Photo Credit: Ann & Robert H. Lurie Children’s Hospital of Chicago

“Children who are anxious, often fall behind in terms of their interpersonal development and their capacity to take on older adolescents and young adult roles in life. Young people with depression fall behind both socially as well as academically, so they have a hard time transitioning into a full robust adolescence and young adult life,’’ he said.

Walkup said the vast majority of mental health conditions — 75% to 80%   — begin prior to age 18. He points to a recent study that showed about 20 percent of Illinois children have an active mental health problem and slightly over half of them have ever been in treatment.

“So about a half of the young people who have mental health problems in the state of Illinois don't get access to care, and we know that the vast majority of mental health problems have very good treatments.”

Some of the great demand is greater awareness of mental health and a bit of an easing of the stigma attached to mental illness.

Nonetheless, finding care in Illinois is a serious challenge.

Sara Moscato Howe, CEO of the Illinois Association for Behavioral Health, says the mental health services in general have suffered from a lack of funding for many years.

“We can talk about the suicide crisis that's escalating, we could talk about the opioid epidemic — there's all kinds of things we are happy to talk about in a public hearing. When you get behind closed doors, and you develop a budget, your priorities come out. And for the last 10 to 15 years, we have not been a priority in this state,’’ she said.
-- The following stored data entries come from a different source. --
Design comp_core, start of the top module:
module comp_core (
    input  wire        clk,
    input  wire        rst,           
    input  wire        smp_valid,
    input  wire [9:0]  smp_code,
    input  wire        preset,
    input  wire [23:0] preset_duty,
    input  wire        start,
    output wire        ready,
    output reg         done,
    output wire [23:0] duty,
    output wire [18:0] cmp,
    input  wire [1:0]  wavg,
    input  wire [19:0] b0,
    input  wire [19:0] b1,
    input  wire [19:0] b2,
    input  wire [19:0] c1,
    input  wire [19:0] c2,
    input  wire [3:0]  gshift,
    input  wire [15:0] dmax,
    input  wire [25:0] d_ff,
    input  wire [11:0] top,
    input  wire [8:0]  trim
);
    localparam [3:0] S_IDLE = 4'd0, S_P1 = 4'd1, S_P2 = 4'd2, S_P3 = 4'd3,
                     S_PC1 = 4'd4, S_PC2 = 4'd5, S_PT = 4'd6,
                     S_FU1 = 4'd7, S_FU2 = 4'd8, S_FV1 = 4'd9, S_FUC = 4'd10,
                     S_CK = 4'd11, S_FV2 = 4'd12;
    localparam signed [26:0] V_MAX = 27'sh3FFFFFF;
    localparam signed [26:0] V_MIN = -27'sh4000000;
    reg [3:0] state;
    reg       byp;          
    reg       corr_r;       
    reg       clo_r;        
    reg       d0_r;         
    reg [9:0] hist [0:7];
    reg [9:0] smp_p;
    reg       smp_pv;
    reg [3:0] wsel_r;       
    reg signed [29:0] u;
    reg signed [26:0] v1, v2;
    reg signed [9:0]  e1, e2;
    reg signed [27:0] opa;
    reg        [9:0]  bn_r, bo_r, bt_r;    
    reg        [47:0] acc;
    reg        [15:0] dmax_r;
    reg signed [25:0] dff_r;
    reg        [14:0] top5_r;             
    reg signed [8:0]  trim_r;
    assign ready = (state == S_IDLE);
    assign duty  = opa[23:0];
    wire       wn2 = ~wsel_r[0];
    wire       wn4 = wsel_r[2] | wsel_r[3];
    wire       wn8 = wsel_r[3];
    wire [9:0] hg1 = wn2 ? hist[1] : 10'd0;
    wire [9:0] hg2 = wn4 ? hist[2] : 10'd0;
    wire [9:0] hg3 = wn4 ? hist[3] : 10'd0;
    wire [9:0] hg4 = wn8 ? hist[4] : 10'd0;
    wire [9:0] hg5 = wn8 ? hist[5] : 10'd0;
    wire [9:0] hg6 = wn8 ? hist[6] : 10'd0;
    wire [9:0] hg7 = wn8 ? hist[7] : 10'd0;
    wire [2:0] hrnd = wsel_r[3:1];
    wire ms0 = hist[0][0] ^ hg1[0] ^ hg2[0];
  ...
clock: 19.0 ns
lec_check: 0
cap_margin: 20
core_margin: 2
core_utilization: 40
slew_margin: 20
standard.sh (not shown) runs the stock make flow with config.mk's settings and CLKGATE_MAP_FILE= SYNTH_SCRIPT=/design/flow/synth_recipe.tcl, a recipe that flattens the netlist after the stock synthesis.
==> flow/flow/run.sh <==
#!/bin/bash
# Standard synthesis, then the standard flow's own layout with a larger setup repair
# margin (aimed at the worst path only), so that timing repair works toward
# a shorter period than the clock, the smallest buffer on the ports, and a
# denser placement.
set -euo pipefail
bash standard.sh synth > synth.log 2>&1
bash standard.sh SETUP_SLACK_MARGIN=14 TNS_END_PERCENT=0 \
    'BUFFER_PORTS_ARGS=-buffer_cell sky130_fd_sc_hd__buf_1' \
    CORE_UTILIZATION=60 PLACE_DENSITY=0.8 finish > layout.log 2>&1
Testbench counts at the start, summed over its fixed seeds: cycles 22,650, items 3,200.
What follows belongs to an exercise in optimizing a design on an open flow for small area, a short achievable clock period and few clock cycles per item; a production flow would make more cautious choices.
Where RTL was checked, it was by simulation tests only, not by an equivalence proof against the original.
For runs 1 and 3 to 6, only the layout was checked, not whether the RTL still works.
Power and IR drop assume default switching activity.

$ cat design.v
module cdt_builder (
    input  wire        clk,
    input  wire        rst,             
    input  wire [4:0]  cfg_k,
    input  wire [10:0] cfg_min_used,
    input  wire [10:0] cfg_max_used,
    input  wire [15:0] cfg_max_width,
    input  wire [2:0]  cfg_interp,
    input  wire        in_valid,
    output wire        in_ready,
    input  wire [24:0] in_count,
    output reg         out_valid,
    output reg  [9:0]  out_code,
    output reg  [15:0] out_entry,
    output reg  [9:0]  out_fine,
    output reg         out_wrap,
    output reg         res_valid,
    output wire [2:0]  res_interp,
    output reg         res_accept,
    output wire [10:0] res_used,
    output wire [24:0] res_widest,
    output reg         res_event,
    output wire [7:0]  res_acc_mask
);
    reg         v1;
    wire [9:0]  cprev = out_code + {8'd0, v0 & v1, v0 ^ v1};
    reg         first;
    reg         last;
    reg  [2:0]  st;             
    reg         rdy;            
    reg  [4:0]  k_nx;           
    assign in_ready = rdy;
    wire        take  = in_valid & in_ready;       
    wire        clr   = first & in_ready;
    reg  [24:0] h0;             
    reg         v0;
    reg  [4:0]  k_q;            
    reg  [10:0] min_used_q;
    reg  [10:0] max_used_q;
    reg  [15:0] max_width_q;
    reg  [2:0]  interp_q;
    wire [4:0]  k_in  = {cfg_k[3], cfg_k[2:0] == 3'd7, cfg_k[2:0] == 3'd6,
                         cfg_k[2:0] == 3'd5, cfg_k[2:0] == 3'd4};
    wire [4:0]  k_now = first ? k_nx : k_q;
    reg         chk;            
    wire        fin = v0 & first;           
    reg  [2:0]  hold;
    always @(*) begin
        hold = k_q[0] ? 3'd5 : k_q[1] ? 3'd4 : 3'd3;
    end
    always @(*) begin
        h0_d = ({25{take & k_now[0]}} & (in_count << 4)) |
               ({25{take & k_now[1]}} & (in_count << 3)) |
               ({25{take & k_now[2]}} & (in_count << 2)) |
               ({25{take & k_now[3]}} & (in_count << 1)) |
               ({25{take & k_now[4]}} & in_count) |
               ({25{fin}} & {1'b0, max_width_q, 8'd1});
    end
    reg  [24:0] h0_d;
    always @(posedge clk) begin
        h0    <= h0_d;
        k_nx  <= k_in;
        if (rst) begin
            st    <= 3'd0;
            rdy   <= 1'b0;
            first <= 1'b1;
            last  <= 1'b0;
            v0    <= 1'b0;
            chk   <= 1'b0;
        end else begin
            v0  <= take;
            chk <= fin;
            if (take) begin
                first <= last;
                last  <= (cprev == 10'd1021);
            end
            if (take & last)
                st <= hold;
            else if (st != 3'd0)
                st <= st - 3'd1;
            rdy <= ~(take & last) & ((st == 3'd0) | (st == 3'd1)) &
                   (~(take ? last : first) | in_valid);
        end
        if (clr) begin
            k_q         <= k_in;
            min_used_q  <= cfg_min_used;
            max_used_q  <= cfg_max_used;
            max_width_q <= cfg_max_width;
            interp_q    <= cfg_interp;
        end
    end
    reg  [12:0] a_lo;
    reg  [12:0] a_hi;
    reg         a_c;
    reg  [10:0] used;
    reg  [24:0] widest;         
    reg         ge_min;         
    reg         over_max;       
    wire [13:0] s_lo_d = {1'b0, a_lo} + {1'b0, h0[12:0]};
    wire [12:0] s_hi_d = a_hi + {1'b0, h0[24:13]} + {12'd0, a_c};
    wire [13:0] a_lo_d = {1'b0, a_lo} + {1'b0, h0[11:0], 1'b0};
    wire [12:0] a_hi_d = a_hi + h0[24:12] + {12'd0, a_c};
    wire        nz    = v0 & (|h0);
    wire        gt    = h0 > widest;
    reg         shift;
    always @(*) begin
        shift = (k_q[0] & (st >= 3'd1) & (st <= 3'd4)) |
                (k_q[1] & (st >= 3'd1) & (st <= 3'd3)) |
                (k_q[2] & (st >= 3'd1) & (st <= 3'd2)) |
                (k_q[3] & (st == 3'd2));
    end
    always @(posedge clk) begin
        a_lo <= clr ? 13'd256 : a_lo_d[12:0];
        a_hi <= clr ? 13'd0   : a_hi_d;
        a_c  <= ~clr & a_lo_d[13];
        used <= clr ? 11'd0 : (used + {10'd0, nz});
        if (shift)
            widest <= widest >> 1;
        else if (clr | (v0 & gt))
            widest <= h0;
        ge_min   <= ~clr & (ge_min | (used == min_used_q));
        over_max <= ~clr & (over_max | (nz & (used == max_used_q)));
    end
    reg  [12:0] s_hi;           
    reg         s_c;
    reg  [3:0]  s_mid;          
    wire [12:0] e_hi      = s_hi + {12'd0, s_c};           
    wire [16:0] e17       = {e_hi, s_mid};                 
    wire [15:0] entry     = e17[15:0] | {16{e17[16]}};
    wire [12:0] fine_sum  = s_hi + {11'd0, 1'b1, s_c};
    wire [10:0] fine_full = fine_sum[12:2];
    always @(posedge clk) begin
        s_hi  <= s_hi_d;
        s_c   <= s_lo_d[13];
        s_mid <= s_lo_d[12:9];
        if (rst) begin
            v1        <= 1'b0;
            out_valid <= 1'b0;
            out_code  <= 10'h3FF;
        end else begin
            v1        <= v0;
            out_valid <= v1;
            out_code  <= out_code + {9'd0, v1};
        end
        out_entry <= entry;
        out_fine  <= fine_full[9:0];
        out_wrap  <= fine_full[10];
    end
    wire        used_ok = (ge_min | (used == min_used_q)) & ~over_max;
    reg  [3:0]  run [0:7];
    reg  [7:0]  acc_mask;
    integer     i;
    wire        judge = (st == 3'd1);
    wire [3:0]  run_sel = run[interp_q];
    wire [3:0]  run_new = res_accept ? 4'd0 :
                          (run_sel == 4'b1100) ? 4'b1100 :
                          {run_sel[2:0], ~(run_sel[3] ^ run_sel[2])};
    always @(posedge clk) begin
        if (chk)
            res_accept <= gt & used_ok;
        res_event <= ~res_accept & (run_sel == 4'b0110);
        if (rst) begin
            res_valid <= 1'b0;
            acc_mask  <= 8'd0;
            for (i = 0; i < 8; i = i + 1)
                run[i] <= 4'd0;
        end else begin
            res_valid <= judge;
            for (i = 0; i < 8; i = i + 1)
                if (judge && interp_q == i) begin
                    run[i] <= run_new;
                    if (res_accept)
                        acc_mask[i] <= 1'b1;
                end
        end
    end
    assign res_interp   = interp_q;
    assign res_used     = used;
    assign res_widest   = widest;
    assign res_acc_mask = acc_mask;
endmodule
$ cat flow/run.sh
#!/bin/bash
# The standard layout, with buf_1 (rather than the default buffer) on the
# input and output ports; every port still gets its own buffer.
set -o pipefail
bash standard.sh "BUFFER_PORTS_ARGS=-buffer_cell sky130_fd_sc_hd__buf_1" finish > standard_make.log 2>&1
$ cat standard.sh
#!/bin/bash
# synth_recipe.tcl (not shown) runs the flow's synth.tcl, then flattens the netlist and writes it again
# the make line also repeats each setting of config.mk as NAME=value (left out here)
make -C /OpenROAD-flow-scripts/flow DESIGN_CONFIG=/design/flow/config.mk WORK_HOME=/design/flow/orfs CLKGATE_MAP_FILE= SYNTH_SCRIPT=/design/flow/synth_recipe.tcl "${@:-finish}"
$ cat config.mk
export PLATFORM = sky130hd
export DESIGN_NAME = cdt_builder
export DESIGN_NICKNAME = cdt_builder
export VERILOG_FILES = /design/flow/design.v
export SDC_FILE = /design/flow/constraint.sdc
export NUM_CORES = 4
export LEC_CHECK = 0
export CAP_MARGIN = 20
export CORE_MARGIN = 2
export CORE_UTILIZATION = 50
export CTS_CLUSTER_DIAMETER = 100
export CTS_CLUSTER_SIZE = 20
export SETUP_SLACK_MARGIN = 3.5
export SLEW_MARGIN = 20
export TNS_END_PERCENT = 10
$ cat constraint.sdc
create_clock -name core_clock -period 6.0 [get_ports {clk}]
set_input_delay 1.2000 -clock core_clock [delete_from_list [all_inputs] [get_ports {clk}]]
set_output_delay 1.2000 -clock core_clock [all_outputs]
set_load 0.01 [all_outputs]
==> results.py, run 1 <==
metrics = {
    "outcome": {
        "status": "complete, no violations",
    },
    "yosys": {
        "ys_top_cells_by_area": "dfxtp_1 29%, edfxtp_1 18%, ha_1 9.0%",
        "synth.avg_cell_area_um2": 10.2,
        "synth_top_area_share": 0.294,
        "synth_cell_types": 70,
        "syn_nets": 1346,
        "synth_area_um2": 12000,
        "synth-edff-count": 71,
        "yosysTopAreaCell": "dfxtp_1",
        "ys.flop_type": "dfxtp_1",
        "async_flop_share": 0,
        "synth_warnings": 2,
        "synth.yosys.seq_area_share": 0.472,
        "ys_seq_elements": 248,
        "synthCells": 1179,
    },
    "grt": {
        "overflow": 0,
        "grt_pass1_wl_um": 45900,
        "grt_use_total": 0.222,
        "grt_max_degree": 63,
        "grt_pass1_vias": 8757,
        "antenna_found_initial": 5,
    },
    "die": {
        "die_w_um": 159,
        "io_pins": 163,
        "initial_core_util": 0.511,
        "die_area_um2": 25300,
        "core_area_um2": 23500,
        "num_rows": 56,
        "fp.dieH_um": 159,
    },
    "cells_and_area": {
        "mostFrequentLayoutCell": "dfxtp_1",
        "layout_common_cells": "166 x dfxtp_1, 160 x buf_1, 85 x ha_1, 78 x nor2_1",
        "num-nets-final": 1530,
        "multi_input_area_um2": 6090,
        "layout-drive-gt1-share": 0.101,
        "fillerInstances": 2132,
        "layoutNonFillerInstCount": 1694,
        "register_area_um2": 5690,
        "areaGrowthSynthToFinish_pct": 15.1,
    },
    "drt": {
        "drtPass1Iterations": 5,
        "wire_per_inst_um": 17.0,
        "routed_wirelength_um": 28900,
        "antenna_left": 0,
        "viasPerCell": 5.49,
        "vias": 9302,
        "drt-initial-drc-count": 644,
        "route.detailed.drc": 0,
    },
    "cts": {
        "cts_tree": "done",
        "clk_latency_ns": 0.51,
        "clk_pin_slew_worst_paths_ns": 0.09,
        "htree_levels": 1,
        "cts_root_buf": "clkbuf_16",
        "cts_hold_buf": 0,
        "cts.path.max_buffers": 3,
        "cts-buffers-inserted": 16,
        "cts.sinks": 248,
    },
    "worst_setup_path": {
        "worstPathRequired_ns": 4.80,
        "startpoint": "interp_q[1]",
        "critPathCaptureType": "output port",
        "path_max_fanout": 7,
        "worstSetupPathType": "flop to output port",
        "cp_top_family": "flip-flops",
        "crit_cells": 2,
        "crit_path_start_kind": "flop",
        "r2r_cells": 8,
        "r2r_end": "widest[7]",
        "path_buf_inv": 2,
        "critical_path.cell_chain": "buf_4, buf_1",
        "endpoint": "res_interp[1]",
        "reg2reg_slack_ns": 3.47,
        "cp.arrival_ns": 1.38,
        "crit_path_max_incr_delay_ns": 0.53,
        "reg2reg_from": "widest[21]",
        "slowest_stage": "edfxtp_1",
    },
    "sta": {
        "finalSetupTns_ns": 0,
        "relSlewSlack": 0.430,
        "maxSlewViolCount": 0,
        "rsz0062_at_grt": "true",
        "fmax_mhz": 387,
        "hold_viol": 0,
        "finalSetupViolations": 0,
        "fin_ws_ns": 3.42,
        "finalCriticalPeriod_ns": 2.58,
        "skew_ns": 0.0190,
        "worst_pin_slew_ns": 0.852,
        "post-route-period-util": 0.430,
    },
    "placed_design": {
        "io_buffer_count": 161,
        "dpl_worst_slack_ns": 2.81,
        "dp_cells": 1625,
        "gp_congestion": 0.824,
        "hpwl_um": 20100,
    },
    "pwr": {
        "vdd_drop_max_mv": 0.246,
        "pwr_density_cell_nw_per_um2": 390,
        "leakagePower_nw": 5.54,
    },
    "min_path": {
        "hold_class": "flop to flop",
    },
    "run": {
        "drv_cap": 0,
    },
}
## worst min path at each step
stage,startpoint,to,depth (start not counted)
floorplan,s_mid[0],out_entry[0],1
global placement,s_mid[2],out_entry[2],1
detailed placement,s_mid[2],out_entry[2],1
global route,s_mid[1],out_entry[1],1
finish,s_mid[2],out_entry[2],1
CTS,s_mid[2],out_entry[2],1
## synth_stat cells (12+ instances only)
cell type / count
dfxtp_1: 177
ha_1: 87
nor2_1: 79
edfxtp_1: 71
nand2_1: 71
a22oi_1: 62
inv_1: 61
a21oi_1: 57
o21ai_0: 54
xor2_1: 48
nand3_1: 45
xnor2_1: 34
clkbuf_1: 28
nand2b_1: 21
mux2_2: 20
nor3_1: 18
mux2i_1: 17
a21o_1: 16
nor2b_1: 14
nor4_1: 14
or3_1: 14
nand4_1: 12
## state kept, by name, indices dropped and copies added, names as in the netlist, 12 cells and up, named ones only
signal and flops:
a_lo 12, max_width_q 16, h0 25, widest 25
s_hi 13, out_entry 16, run 32, a_hi 13
## area by class of cell
class,count,share of cell area
diodes,2,0.000361
clock buffers,26,0.0316
clock inverters,2,0.00235
inverters,62,0.0172
multi-input cells,829,0.440
flip-flops and latches,248,0.411
well taps,319,0.0288
repair buffers,206,0.0684
## layer usage
metal | track usage | wire [um]
met4 | 0.0554 | 643
met2 | 0.368 | 13400
met1 | 0.301 | 13300
met3 | 0.0396 | 1490
met5 | 0 | 41
## metrics by stage
step | util | hold slack, ns | total power, mW | cell area, um2
2_1_floorplan | - | 0.386 | 3.69 | 12000
3_3_place_gp | 0.549 | 0.392 | 4.15 | 12900
3_5_place_dp | 0.549 | 0.392 | 4.18 | 12900
4_1_cts | 0.583 | 0.413 | 5.41 | 13700
5_1_grt | 0.588 | 0.436 | 5.77 | 13800
6_report | 0.588 | 0.411 | 5.41 | 13800
## kinds of logic (layout without fill, tap and decap cells)
logic type	count (synthesis)	after routing	share of synthesized area
DFF	248	248	0.472
xor gates and xnor gates	82	82	0.0597
AOI/OAI and AO/OA	275	275	0.155
other	0	2	0
and+or+nand+nor	338	341	0.143
adders and majority gates	93	93	0.100
muxes	38	38	0.0347
buffers and inverters	105	296	0.0356
## timing repair
action	4_1_cts	5_1_grt
pin swaps	14	12
setup endpoints to repair	113	136
buffers inserted	29	7
resized for setup	25	17
cloned	2	1
## where the power goes
group	total [mW]	switching, mW	internal [mW]	leakage [nW]
combinational	1.83	1.04	0.786	3.18
sequential	2.49	0.291	2.20	2.14
clock	1.09	0.576	0.513	0.223
## worst reg2reg max path: cells and delay by family, from the launching register on
family / cells / cell delay, ns
adders and majority gates: 1 / 0.28
DFF: 1 / 0.41
and+or+nand+nor: 5 / 1.43
buffers and inverters: 1 / 0.08
AOI/OAI and AO/OA: 1 / 0.07
==> run 2: changes to the inputs <==
--- a/design.v
+++ b/design.v
@@ -116,6 +116,4 @@
         used <= clr ? 11'd0 : (used + {10'd0, nz});
-        if (shift)
-            widest <= widest >> 1;
-        else if (clr | (v0 & gt))
-            widest <= h0;
+        if (shift | clr | chk | gt)
+            widest <= shift ? (widest >> 1) : clr ? 25'd0 : chk ? widest : h0;
         ge_min   <= ~clr & (ge_min | (used == min_used_q));
--- a/config.mk
+++ b/config.mk
@@ -12,3 +12,3 @@
 export CTS_CLUSTER_SIZE = 20
-export SETUP_SLACK_MARGIN = 3.5
+export SETUP_SLACK_MARGIN = 3.6
 export SLEW_MARGIN = 20
==> run 2 against run 1 <==
Compared with the run above: still clean on timing, DRC and antenna; clock power is essentially flat; clock skew increased by 0.013 ns; cell area fell by 0.90%; via count shrank 1.2%; critical path type unchanged.
==> results.py, run 2 <==
metrics = {
    "worst_setup_path": {
        "cp.arrival_ns": 1.24,
        "critPathCaptureType": "output port",
        "crit_path_start_kind": "flop",
        "worstPathRequired_ns": 4.80,
        "worstSetupPathType": "flop to output port",
        "path_max_fanout": 4,
    },
    "yosys": {
        "synth-edff-count": 72,
        "synthCells": 1184,
        "ys_seq_elements": 248,
        "synth.yosys.seq_area_share": 0.474,
        "ys.flop_type": "dfxtp_1",
        "yosysMostFrequentCell": "dfxtp_1",
        "synth_area_um2": 12000,
        "synth_top_area_share": 0.294,
        "syn_nets": 1351,
        "synth.avg_cell_area_um2": 10.1,
        "synth_commonest_cells": "176 x dfxtp_1, 87 x ha_1, 87 x nor2_1, 72 x edfxtp_1, 71 x nand3_1",
        "synth_warnings": 2,
        "async_flop_share": 0,
        "synth_cell_types": 69,
        "ys_top_cells_by_area": "dfxtp_1 29%, edfxtp_1 18%, ha_1 9.1%",
        "yosysTopAreaCell": "dfxtp_1",
    },
    "min_path": {
        "hold_class": "flop to flop",
    },
    "sta": {
        "fin_ws_ns": 3.56,
        "relSlewSlack": 0.563,
        "worst_pin_slew_ns": 0.656,
        "skew_ns": 0.0322,
        "maxSlewViolCount": 0,
        "finalCriticalPeriod_ns": 2.44,
        "finalSetupViolations": 0,
        "fmax_mhz": 410,
        "post-route-period-util": 0.406,
        "hold_viol": 0,
        "finalSetupTns_ns": 0,
        "rsz0062_at_grt": "true",
    },
    "cells_and_area": {
        "largest_reg_flops": 32,
        "areaGrowthSynthToFinish_pct": 14.4,
        "top_register": "run",
        "fillerInstances": 2105,
        "mostFrequentLayoutCell": "dfxtp_1",
        "num_antenna_cells": 0,
        "layout-drive-gt1-share": 0.0834,
        "layout_common_cells": "164 x dfxtp_1, 160 x buf_1, 86 x nor2_1, 86 x ha_1, 72 x edfxtp_1",
        "top_regs": "run x32, h0 x25, widest x25",
        "layoutNonFillerInstCount": 1686,
        "num-nets-final": 1525,
        "design_area_um2": 13700,
    },
    "pwr": {
        "vdd_drop_max_mv": 0.296,
        "p_clk_frac": 0.207,
        "seqPwrFrac": 0.462,
        "combPwrFrac": 0.332,
        "p_sw_mw": 1.93,
        "pwr_density_cell_nw_per_um2": 391,
        "leakagePower_nw": 5.67,
        "power_mw": 5.36,
        "power.internal_mw": 3.43,
        "p_sw_frac": 0.361,
    },
    "cts": {
        "cts-buffers-inserted": 16,
        "htree_levels": 1,
        "cts.sinks": 248,
        "cts_root_buf": "clkbuf_16",
        "clk_pin_slew_worst_paths_ns": 0.08,
        "cts.path.max_buffers": 3,
        "clk_latency_ns": 0.51,
        "cts_tree": "done",
    },
    "drt": {
        "route.detailed.drc": 0,
        "routed_wirelength_um": 27000,
        "highest_layer": "met4",
        "drt-initial-drc-count": 661,
        "wire_per_inst_um": 16.0,
        "wl_met1_um": 12700,
        "route.met2.wl_um": 12100,
        "antenna_left": 0,
        "viasPerCell": 5.45,
        "wl_met3_um": 1590,
        "vias": 9191,
        "drtPass1Iterations": 8,
    },
    "die": {
        "num_rows": 56,
        "core_area_um2": 23500,
        "io_pins": 163,
        "die_area_um2": 25200,
        "die_w_um": 159,
        "fp.dieH_um": 159,
        "initial_core_util": 0.511,
    },
    "grt": {
        "overflow": 0,
        "antenna_found_initial": 0,
        "grt_max_degree": 63,
        "grt_use_total": 0.210,
        "grt_pass1_vias": 8587,
        "grt_pass1_wl_um": 44100,
    },
    "placed_design": {
        "io_buffer_count": 161,
        "hpwl_um": 19000,
        "place_area_um2": 12900,
        "gp_congestion": 0.849,
        "dpl_worst_slack_ns": 2.86,
        "dp_cells": 1630,
    },
    "outcome": {
        "status": "complete, no violations",
    },
    "run": {
        "drv_cap": 0,
    },
}
## run 2: power by group through the flow
stage	registers, mW	logic [mW]	clock network [mW]
after floorplan	2.52	1.13	0
after global placement	2.52	1.64	0
after detailed placement	2.53	1.65	0
after CTS	2.48	1.74	1.14
after global routing	2.52	2.02	1.20
final	2.47	1.78	1.11
## run 2: cell families (layout without fill, tap and decap cells)
group                    Yosys count  in the layout  share of synthesized area
multiplexers                      20             20                     0.0241
adder cells (fa/ha/maj)           93             93                      0.101
flip-flops                       248            248                      0.474
AND/OR/NAND/NOR                  364            364                      0.155
XOR/XNOR                          85             85                     0.0621
AO/OA/AOI/OAI                    265            265                      0.148
buffers and inverters            109            292                     0.0366
## run 2: routing by layer
metal	track usage	vias up
met1	0.299	4252
met2	0.333	264
met4	0.0455	0
met5	0	-
met3	0.0384	32
li1	-	4643
## run 2: cell type report
type / count / area (um2) / area share
tap: 319 / 399 / 0.0291
clock buffer: 26 / 459 / 0.0335
multi-input combinational: 827 / 5980 / 0.436
sequential: 248 / 5700 / 0.415
clock inverter: 1 / 16.3 / 0.00119
inverter: 63 / 236 / 0.0172
timing repair buffer: 202 / 925 / 0.0674
## run 2: path summary, 6_finish.rpt
kind              cells past startpoint  slack, ns             to        start
hold / removal                        1       0.41   out_entry[3]     s_mid[3]
setup / recovery                      2       3.56  res_interp[2]  interp_q[2]
setup reg to reg                      8       3.61      widest[8]       h0[17]
hold reg to reg                       1       0.41   out_entry[3]     s_mid[3]
## run 2: stage by stage
stage / util / hold slack [ns]
2_1_floorplan: - / 0.386
3_3_place_gp: 0.550 / 0.390
3_5_place_dp: 0.550 / 0.394
4_1_cts: 0.576 / 0.415
5_1_grt: 0.585 / 0.435
6_report: 0.585 / 0.412
## run 2: worst max-delay path: stages (launching register included)
cell,delay (ns)
edfxtp_1,0.44
buf_4,0.18
buf_1,0.12
## run 2: repair_timing
action,in CTS,in global routing
setup endpoints to repair,60,65
gates resized for setup,13,35
cloned,1,0
hold buffers,0,0
pin swaps,2,8
buffers inserted,14,14
Testbench counts of run 2, summed over its fixed seeds: cycles 65,753, items 65,536.
==> run 3: changes to the inputs <==
--- a/design.v
+++ b/design.v
@@ -151,3 +151,3 @@
     wire        judge = (st == 3'd1);
-    wire [3:0]  run_sel = run[interp_q];
+    reg  [3:0]  run_sel;        
     wire [3:0]  run_new = res_accept ? 4'd0 :
@@ -158,2 +158,3 @@
             res_accept <= gt & used_ok;
+        run_sel   <= run[interp_q];
         res_event <= ~res_accept & (run_sel == 4'b0110);
==> run 3 against run 2 <==
Compared with the run above: clock power about the same; combinational power up 3%; flip-flop and latch count up 4; critical path depth down 1; fmax down 6.2%; sequential share of layout area up 0.62 points; clock skew down 0.0078 ns; cell area down 0.11%; utilization down 0.064 points; clock-buffer cell count down 2; die area down 0.45%; hold slack worse by 0.0021 ns; largest cell class unchanged.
She says 85  of the 102 counties in the state have a chronic shortage of behavioral health workers including psychiatrists, psychologists and social workers. A big part of that situation is because funding to Medicaid providers doesn’t stack up as compared to the rest of the states.

“Our funding rates for services are so low.  The rates for psychiatry are very low. So who wants to work in Illinois, where the rates are lower? Then you add a subspecialty, now you're talking about child psychiatry. And that's pretty much a desert, across the state,’’ Howe said. “We have to address the chronic underfunding of the system. We have to address the disparity in rates there — we will never get out from under this without addressing rates.”

According to a study using information that is now five years old, the state spends $77 per capita in mental health rates as opposed to the U.S. average of $133.

There is some hope, advocates say.

 

As the result of a lawsuit, the state has entered into a consent decree that will look at ways to expand mental health treatment to kids under 21 in the Medicaid program. The state is developing plans for a recent law that  encourages school districts to require screening for mental issues along with school physicals. Dr. Walkup ‘s project at the the Ann & Robert H. Lurie Children’s Hospital of Chicago to train pediatricians and primary care providers to do mental health screening got a $15 million gift from the Pritzker Foundation.

Improvements could make a difference in the lives of people like Jane and her daughter.

“The system is so broken it's awful. I don't know how they’ll be able to fix it, and hopefully they can, but something needs to change.”